◆ **THE PROBLEM**
Return, from the listing below, each line where the word "output" appears.

===== DATASET CONTENT

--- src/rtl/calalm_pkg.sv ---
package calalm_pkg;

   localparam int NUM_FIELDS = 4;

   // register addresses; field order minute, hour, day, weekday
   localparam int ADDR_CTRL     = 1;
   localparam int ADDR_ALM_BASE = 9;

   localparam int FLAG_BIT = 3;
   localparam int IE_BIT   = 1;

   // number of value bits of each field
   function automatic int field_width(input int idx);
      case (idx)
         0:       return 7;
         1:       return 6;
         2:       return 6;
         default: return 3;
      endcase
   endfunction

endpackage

==========
===== DATASET CONTENT

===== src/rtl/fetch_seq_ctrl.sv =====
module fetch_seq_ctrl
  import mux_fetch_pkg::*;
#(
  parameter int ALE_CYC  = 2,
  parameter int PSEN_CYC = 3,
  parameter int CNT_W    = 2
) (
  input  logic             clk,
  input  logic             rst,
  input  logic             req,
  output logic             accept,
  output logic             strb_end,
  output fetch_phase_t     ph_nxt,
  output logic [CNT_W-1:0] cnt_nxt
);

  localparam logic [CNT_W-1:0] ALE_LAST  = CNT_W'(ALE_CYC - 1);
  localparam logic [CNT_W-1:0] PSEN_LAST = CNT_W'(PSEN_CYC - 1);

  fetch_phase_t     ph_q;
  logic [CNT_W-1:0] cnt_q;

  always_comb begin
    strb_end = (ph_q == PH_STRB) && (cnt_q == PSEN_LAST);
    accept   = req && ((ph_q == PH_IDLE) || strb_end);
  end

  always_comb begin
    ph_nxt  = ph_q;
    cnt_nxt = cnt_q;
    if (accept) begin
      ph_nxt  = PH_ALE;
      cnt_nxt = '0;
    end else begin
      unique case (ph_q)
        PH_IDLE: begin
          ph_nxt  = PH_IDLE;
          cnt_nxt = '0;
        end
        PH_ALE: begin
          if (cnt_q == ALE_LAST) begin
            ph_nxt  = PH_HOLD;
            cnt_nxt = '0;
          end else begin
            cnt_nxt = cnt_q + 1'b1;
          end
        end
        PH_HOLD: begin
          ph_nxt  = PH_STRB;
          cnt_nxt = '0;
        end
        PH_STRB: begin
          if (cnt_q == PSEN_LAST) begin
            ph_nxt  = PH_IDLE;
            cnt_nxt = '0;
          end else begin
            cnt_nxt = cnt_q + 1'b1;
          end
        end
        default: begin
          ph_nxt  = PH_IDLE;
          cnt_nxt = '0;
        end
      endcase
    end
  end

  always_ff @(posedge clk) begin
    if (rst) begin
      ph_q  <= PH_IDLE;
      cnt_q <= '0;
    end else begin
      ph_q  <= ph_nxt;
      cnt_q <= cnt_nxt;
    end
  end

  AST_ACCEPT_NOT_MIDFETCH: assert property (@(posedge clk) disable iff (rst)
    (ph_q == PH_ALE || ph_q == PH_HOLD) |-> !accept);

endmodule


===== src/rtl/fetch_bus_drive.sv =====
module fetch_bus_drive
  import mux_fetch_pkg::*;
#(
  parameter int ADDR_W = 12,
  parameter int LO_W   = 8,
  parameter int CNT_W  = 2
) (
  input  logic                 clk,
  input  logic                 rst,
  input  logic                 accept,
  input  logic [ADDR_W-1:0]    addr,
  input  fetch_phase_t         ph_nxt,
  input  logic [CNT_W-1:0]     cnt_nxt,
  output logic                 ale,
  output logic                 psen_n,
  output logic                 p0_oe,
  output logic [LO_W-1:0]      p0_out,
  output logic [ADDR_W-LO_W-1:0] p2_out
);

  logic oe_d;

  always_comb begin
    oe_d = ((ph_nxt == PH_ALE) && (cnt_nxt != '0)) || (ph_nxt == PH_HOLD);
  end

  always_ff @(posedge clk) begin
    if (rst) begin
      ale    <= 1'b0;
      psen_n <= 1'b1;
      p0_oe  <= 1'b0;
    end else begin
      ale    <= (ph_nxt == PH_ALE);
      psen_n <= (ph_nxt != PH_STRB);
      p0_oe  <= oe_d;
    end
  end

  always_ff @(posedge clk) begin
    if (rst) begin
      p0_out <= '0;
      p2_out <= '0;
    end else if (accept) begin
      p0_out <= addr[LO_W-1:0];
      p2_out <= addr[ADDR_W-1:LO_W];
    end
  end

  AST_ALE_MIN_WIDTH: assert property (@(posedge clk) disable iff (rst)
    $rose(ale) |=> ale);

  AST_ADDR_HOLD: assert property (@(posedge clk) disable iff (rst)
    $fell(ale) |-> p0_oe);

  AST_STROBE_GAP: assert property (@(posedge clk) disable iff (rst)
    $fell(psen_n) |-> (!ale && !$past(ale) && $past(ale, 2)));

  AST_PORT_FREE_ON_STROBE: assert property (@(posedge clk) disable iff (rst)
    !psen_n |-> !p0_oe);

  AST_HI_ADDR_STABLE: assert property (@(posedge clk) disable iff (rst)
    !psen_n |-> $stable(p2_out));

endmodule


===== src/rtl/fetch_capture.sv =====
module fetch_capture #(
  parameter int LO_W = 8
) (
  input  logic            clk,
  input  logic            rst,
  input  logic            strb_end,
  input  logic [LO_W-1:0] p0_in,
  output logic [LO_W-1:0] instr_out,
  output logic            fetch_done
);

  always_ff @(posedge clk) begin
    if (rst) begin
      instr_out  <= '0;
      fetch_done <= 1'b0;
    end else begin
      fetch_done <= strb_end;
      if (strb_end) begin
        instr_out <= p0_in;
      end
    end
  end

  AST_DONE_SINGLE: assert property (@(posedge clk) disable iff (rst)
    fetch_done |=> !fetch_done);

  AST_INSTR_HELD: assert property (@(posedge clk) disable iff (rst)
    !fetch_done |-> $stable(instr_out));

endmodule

==========

◆ **RESPONSE AREA**
  output logic             accept,
  output logic             strb_end,
  output fetch_phase_t     ph_nxt,
  output logic [CNT_W-1:0] cnt_nxt
  output logic                 ale,
  output logic                 psen_n,
  output logic                 p0_oe,
  output logic [LO_W-1:0]      p0_out,
  output logic [ADDR_W-LO_W-1:0] p2_out
  output logic [LO_W-1:0] instr_out,
  output logic            fetch_done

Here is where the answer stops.